*Recorded data*:
----

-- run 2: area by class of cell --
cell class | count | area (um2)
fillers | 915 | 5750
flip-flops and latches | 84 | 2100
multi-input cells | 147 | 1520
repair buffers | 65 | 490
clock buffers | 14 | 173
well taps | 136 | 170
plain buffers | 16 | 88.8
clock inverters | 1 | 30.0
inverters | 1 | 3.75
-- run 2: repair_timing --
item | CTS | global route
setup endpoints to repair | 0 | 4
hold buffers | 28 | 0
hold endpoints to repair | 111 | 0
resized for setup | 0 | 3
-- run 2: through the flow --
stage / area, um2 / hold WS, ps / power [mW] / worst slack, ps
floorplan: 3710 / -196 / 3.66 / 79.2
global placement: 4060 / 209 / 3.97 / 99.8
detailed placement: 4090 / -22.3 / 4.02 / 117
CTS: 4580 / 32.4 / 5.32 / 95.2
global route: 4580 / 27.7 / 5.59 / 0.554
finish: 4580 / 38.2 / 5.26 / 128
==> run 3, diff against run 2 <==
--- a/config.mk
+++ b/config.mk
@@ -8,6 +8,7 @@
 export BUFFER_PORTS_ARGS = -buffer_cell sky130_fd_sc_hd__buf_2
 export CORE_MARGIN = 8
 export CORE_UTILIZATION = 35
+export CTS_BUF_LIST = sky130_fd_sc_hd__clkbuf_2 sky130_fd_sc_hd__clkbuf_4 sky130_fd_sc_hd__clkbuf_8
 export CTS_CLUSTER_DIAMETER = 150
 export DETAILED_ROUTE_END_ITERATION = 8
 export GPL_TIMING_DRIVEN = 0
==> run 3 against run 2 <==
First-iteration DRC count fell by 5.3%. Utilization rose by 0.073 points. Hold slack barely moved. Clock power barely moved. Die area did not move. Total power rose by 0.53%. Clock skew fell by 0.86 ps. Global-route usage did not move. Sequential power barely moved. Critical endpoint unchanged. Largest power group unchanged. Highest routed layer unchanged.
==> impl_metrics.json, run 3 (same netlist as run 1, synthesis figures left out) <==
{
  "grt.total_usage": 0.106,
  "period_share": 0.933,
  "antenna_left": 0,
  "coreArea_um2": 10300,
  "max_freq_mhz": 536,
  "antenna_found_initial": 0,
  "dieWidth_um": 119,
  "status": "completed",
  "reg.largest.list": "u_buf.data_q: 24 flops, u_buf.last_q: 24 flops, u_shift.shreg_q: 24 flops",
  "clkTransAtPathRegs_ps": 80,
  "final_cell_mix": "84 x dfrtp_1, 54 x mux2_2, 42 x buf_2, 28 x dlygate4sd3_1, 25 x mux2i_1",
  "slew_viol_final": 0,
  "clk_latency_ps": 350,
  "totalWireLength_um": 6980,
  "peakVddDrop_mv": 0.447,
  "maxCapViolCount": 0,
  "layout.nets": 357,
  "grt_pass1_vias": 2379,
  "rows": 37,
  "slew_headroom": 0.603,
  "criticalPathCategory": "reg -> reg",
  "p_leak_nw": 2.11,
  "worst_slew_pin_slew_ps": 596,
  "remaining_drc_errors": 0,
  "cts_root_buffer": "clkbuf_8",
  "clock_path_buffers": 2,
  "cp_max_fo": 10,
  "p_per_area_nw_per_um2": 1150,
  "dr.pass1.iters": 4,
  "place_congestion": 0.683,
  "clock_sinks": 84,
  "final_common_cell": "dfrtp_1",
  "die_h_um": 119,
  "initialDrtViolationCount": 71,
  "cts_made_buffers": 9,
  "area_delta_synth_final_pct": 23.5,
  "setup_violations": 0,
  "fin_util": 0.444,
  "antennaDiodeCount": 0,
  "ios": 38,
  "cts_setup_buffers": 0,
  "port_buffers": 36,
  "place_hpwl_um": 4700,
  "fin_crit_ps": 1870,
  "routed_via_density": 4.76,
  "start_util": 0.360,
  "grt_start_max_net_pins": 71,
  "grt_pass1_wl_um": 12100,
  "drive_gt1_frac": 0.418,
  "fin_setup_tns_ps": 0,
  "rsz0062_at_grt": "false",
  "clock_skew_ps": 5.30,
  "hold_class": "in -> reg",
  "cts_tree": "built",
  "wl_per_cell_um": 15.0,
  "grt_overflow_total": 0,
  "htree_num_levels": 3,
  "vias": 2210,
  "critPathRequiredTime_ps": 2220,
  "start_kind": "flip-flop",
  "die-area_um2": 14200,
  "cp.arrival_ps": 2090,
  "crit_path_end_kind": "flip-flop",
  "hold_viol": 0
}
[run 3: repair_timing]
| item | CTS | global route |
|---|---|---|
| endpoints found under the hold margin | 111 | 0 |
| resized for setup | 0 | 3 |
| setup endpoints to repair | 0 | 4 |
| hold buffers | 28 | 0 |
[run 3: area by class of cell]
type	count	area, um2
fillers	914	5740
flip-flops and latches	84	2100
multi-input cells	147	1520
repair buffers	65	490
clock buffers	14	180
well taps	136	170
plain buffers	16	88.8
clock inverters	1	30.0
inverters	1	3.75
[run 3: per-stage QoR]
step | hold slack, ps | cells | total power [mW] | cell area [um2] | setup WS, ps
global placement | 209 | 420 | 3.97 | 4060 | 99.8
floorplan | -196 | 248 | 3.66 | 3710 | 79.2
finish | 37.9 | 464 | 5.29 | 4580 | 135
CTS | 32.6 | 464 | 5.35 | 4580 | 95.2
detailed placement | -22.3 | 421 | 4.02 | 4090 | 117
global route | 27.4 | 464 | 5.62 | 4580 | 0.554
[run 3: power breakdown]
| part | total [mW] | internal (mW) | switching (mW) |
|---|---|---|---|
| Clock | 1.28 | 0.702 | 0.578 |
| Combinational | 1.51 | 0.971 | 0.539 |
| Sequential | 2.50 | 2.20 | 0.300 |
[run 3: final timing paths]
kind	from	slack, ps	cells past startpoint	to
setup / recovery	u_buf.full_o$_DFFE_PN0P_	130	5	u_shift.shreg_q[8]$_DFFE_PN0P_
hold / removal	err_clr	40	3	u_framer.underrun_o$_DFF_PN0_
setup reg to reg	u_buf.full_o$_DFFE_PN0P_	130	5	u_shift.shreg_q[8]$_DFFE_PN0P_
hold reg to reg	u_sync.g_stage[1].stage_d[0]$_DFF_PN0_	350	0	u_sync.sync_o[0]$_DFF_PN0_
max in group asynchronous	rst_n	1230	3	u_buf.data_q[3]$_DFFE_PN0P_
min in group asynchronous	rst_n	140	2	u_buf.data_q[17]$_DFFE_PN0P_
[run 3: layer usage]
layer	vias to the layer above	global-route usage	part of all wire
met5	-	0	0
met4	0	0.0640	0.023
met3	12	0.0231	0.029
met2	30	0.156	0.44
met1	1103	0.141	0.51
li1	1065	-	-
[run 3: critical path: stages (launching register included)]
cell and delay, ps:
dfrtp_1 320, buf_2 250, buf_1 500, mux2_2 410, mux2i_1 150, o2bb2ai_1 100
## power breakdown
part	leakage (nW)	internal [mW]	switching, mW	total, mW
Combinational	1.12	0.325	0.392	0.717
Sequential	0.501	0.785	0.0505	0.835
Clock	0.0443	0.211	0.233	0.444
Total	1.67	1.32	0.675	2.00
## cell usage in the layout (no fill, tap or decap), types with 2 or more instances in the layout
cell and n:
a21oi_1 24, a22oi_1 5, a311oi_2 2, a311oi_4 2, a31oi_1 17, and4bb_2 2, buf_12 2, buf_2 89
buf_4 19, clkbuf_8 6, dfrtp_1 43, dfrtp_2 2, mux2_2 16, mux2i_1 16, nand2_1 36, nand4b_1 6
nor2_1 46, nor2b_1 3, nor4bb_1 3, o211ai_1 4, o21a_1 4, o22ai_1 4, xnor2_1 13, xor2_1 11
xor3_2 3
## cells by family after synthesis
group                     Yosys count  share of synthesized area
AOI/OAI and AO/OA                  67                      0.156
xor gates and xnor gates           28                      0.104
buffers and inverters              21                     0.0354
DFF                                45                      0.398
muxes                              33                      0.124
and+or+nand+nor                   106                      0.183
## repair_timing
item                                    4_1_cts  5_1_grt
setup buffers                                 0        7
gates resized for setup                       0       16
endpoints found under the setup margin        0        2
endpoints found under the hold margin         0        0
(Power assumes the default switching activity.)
==> src/rtl/lcs_lookup.sv <==
module lcs_lookup #(
  parameter int NUM_LINES = 4,
  parameter int TAG_W     = 28,
  parameter int MASK_W    = 4,
  localparam int IDX_W    = $clog2(NUM_LINES)
) (
  input  logic                             clk,
  input  logic                             rst_n,
  input  logic                             stall_i,
  input  logic                             lk_valid_i,
  input  logic [TAG_W-1:0]                 lk_tag_i,
  input  logic [NUM_LINES-1:0]             valid_i,
  input  logic [NUM_LINES-1:0]             lock_i,
  input  logic [NUM_LINES-1:0][TAG_W-1:0]  tag_i,
  input  logic [NUM_LINES-1:0][MASK_W-1:0] mask_i,
  output logic                             hit_o,
  output logic [IDX_W-1:0]                 line_o,
  output logic                             lock_o,
  output logic [MASK_W-1:0]                mask_o
);
  function automatic logic line_matches(input logic v, input logic [TAG_W-1:0] a,
                                        input logic [TAG_W-1:0] b);
    return v && (a == b);
  endfunction

  logic             any_q;
  logic [IDX_W-1:0] idx;

  // Scan from the top so the lowest matching index wins.
  always_comb begin
    any_q = 1'b0;
    idx   = '0;
    for (int i = NUM_LINES - 1; i >= 0; i--) begin
      if (line_matches(valid_i[i], tag_i[i], lk_tag_i)) begin
        any_q = 1'b1;
        idx   = IDX_W'(i);
      end
    end
  end

  assign hit_o  = lk_valid_i && !stall_i && any_q;
  assign line_o = hit_o ? idx : '0;
  assign lock_o = hit_o ? lock_i[idx] : 1'b0;
  assign mask_o = hit_o ? mask_i[idx] : '0;


  stall_nohit_chk: assert property (@(posedge clk) disable iff (!rst_n)
    stall_i |-> !hit_o);

  hit_line_chk: assert property (@(posedge clk) disable iff (!rst_n)
    hit_o |-> (lk_valid_i && valid_i[line_o] && tag_i[line_o] == lk_tag_i));
endmodule

==> src/rtl/lcs_guard.sv <==
module lcs_guard #(
  parameter int NUM_LINES = 4,
  parameter int TAG_W     = 28,
  parameter int MASK_W    = 4,
  localparam int IDX_W    = $clog2(NUM_LINES)
) (
  input  logic              clk,
  input  logic              rst_n,
  input  logic              prog_start,
  input  logic              prog_done,
  input  logic              coh_full,
  input  logic              tw_valid,
  input  logic [IDX_W-1:0]  tw_idx,
  input  logic [TAG_W-1:0]  tw_tag,
  input  logic              tw_set_valid,
  input  logic              tw_set_lock,
  input  logic [MASK_W-1:0] tw_mask,
  input  logic              lk_valid,
  input  logic [TAG_W-1:0]  lk_tag,
  output logic              lk_hit,
  output logic [IDX_W-1:0]  lk_line,
  output logic              lk_lock,
  output logic [MASK_W-1:0] lk_mask,
  output logic              lk_stall
);
  logic                             stall_w, flush_w, pend_w;
  logic                             wr_en_w, wr_v_w, wr_l_w;
  logic [IDX_W-1:0]                 wr_idx_w;
  logic [TAG_W-1:0]                 wr_tag_w;
  logic [MASK_W-1:0]                wr_m_w;
  logic [NUM_LINES-1:0]             valid_w, lock_w;
  logic [NUM_LINES-1:0][TAG_W-1:0]  tag_w;
  logic [NUM_LINES-1:0][MASK_W-1:0] mask_w;

  lcs_seq u_seq (
    .clk(clk), .rst_n(rst_n), .prog_start(prog_start), .prog_done(prog_done),
    .stall_o(stall_w), .flush_o(flush_w)
  );

  lcs_twq #(.NUM_LINES(NUM_LINES), .TAG_W(TAG_W), .MASK_W(MASK_W)) u_twq (
    .clk(clk), .rst_n(rst_n), .stall_i(stall_w),
    .tw_valid_i(tw_valid), .tw_idx_i(tw_idx), .tw_tag_i(tw_tag),
    .tw_v_i(tw_set_valid), .tw_l_i(tw_set_lock), .tw_m_i(tw_mask),
    .pend_o(pend_w), .wr_en_o(wr_en_w), .wr_idx_o(wr_idx_w), .wr_tag_o(wr_tag_w),
    .wr_v_o(wr_v_w), .wr_l_o(wr_l_w), .wr_m_o(wr_m_w)
  );

  lcs_array #(.NUM_LINES(NUM_LINES), .TAG_W(TAG_W), .MASK_W(MASK_W)) u_array (
    .clk(clk), .rst_n(rst_n), .flush_i(flush_w), .full_i(coh_full),
    .wr_en_i(wr_en_w), .wr_idx_i(wr_idx_w), .wr_tag_i(wr_tag_w),
    .wr_v_i(wr_v_w), .wr_l_i(wr_l_w), .wr_m_i(wr_m_w),
    .valid_o(valid_w), .lock_o(lock_w), .tag_o(tag_w), .mask_o(mask_w)
  );

  lcs_lookup #(.NUM_LINES(NUM_LINES), .TAG_W(TAG_W), .MASK_W(MASK_W)) u_lookup (
    .clk(clk), .rst_n(rst_n), .stall_i(stall_w),
    .lk_valid_i(lk_valid), .lk_tag_i(lk_tag),
    .valid_i(valid_w), .lock_i(lock_w), .tag_i(tag_w), .mask_i(mask_w),
    .hit_o(lk_hit), .line_o(lk_line), .lock_o(lk_lock), .mask_o(lk_mask)
  );

  assign lk_stall = stall_w;


  no_write_in_stall_chk: assert property (@(posedge clk) disable iff (!rst_n)
    wr_en_w |-> !stall_w);

  flush_no_write_chk: assert property (@(posedge clk) disable iff (!rst_n)
    flush_w |-> !wr_en_w);

  held_clear_chk: assert property (@(posedge clk) disable iff (!rst_n)
    (!stall_w && !$past(stall_w) && !tw_valid && !pend_w) |=> !pend_w);
endmodule

==> config.mk <==
export PLATFORM = sky130hd
export DESIGN_NAME = lcs_guard
export DESIGN_NICKNAME = d
export VERILOG_FILES = /design/src/rtl/lcs_pkg.sv /design/src/rtl/lcs_seq.sv /design/src/rtl/lcs_twq.sv /design/src/rtl/lcs_array.sv /design/src/rtl/lcs_lookup.sv /design/src/rtl/lcs_guard.sv
export SDC_FILE = /design/constraint.sdc
export NUM_CORES = 1
export LEC_CHECK = 0
export BUFFER_PORTS_ARGS = -buffer_cell sky130_fd_sc_hd__buf_4
export CAP_MARGIN = 20
export CORE_ASPECT_RATIO = 0.8
export CORE_MARGIN = 3
export CORE_UTILIZATION = 45
export DETAILED_ROUTE_END_ITERATION = 7
export PLACE_DENSITY_LB_ADDON = 0.05
export SYNTH_ARGS = -nofsm -noshare
export SYNTH_HDL_FRONTEND = slang
export SYNTH_SLANG_ARGS = --single-unit
export TNS_END_PERCENT = 5
==> constraint.sdc <==
create_clock -name clk -period 2.8 [get_ports clk]
set_input_delay 0.14 -clock clk [delete_from_list [all_inputs] [get_ports clk]]
set_output_delay 0.14 -clock clk [all_outputs]
set_load 0.03 [all_outputs]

----

*TASK*:
Your reply should contain only the number of lines in the entries above with the word "breakdown".

*RESPONSE AREA*:
2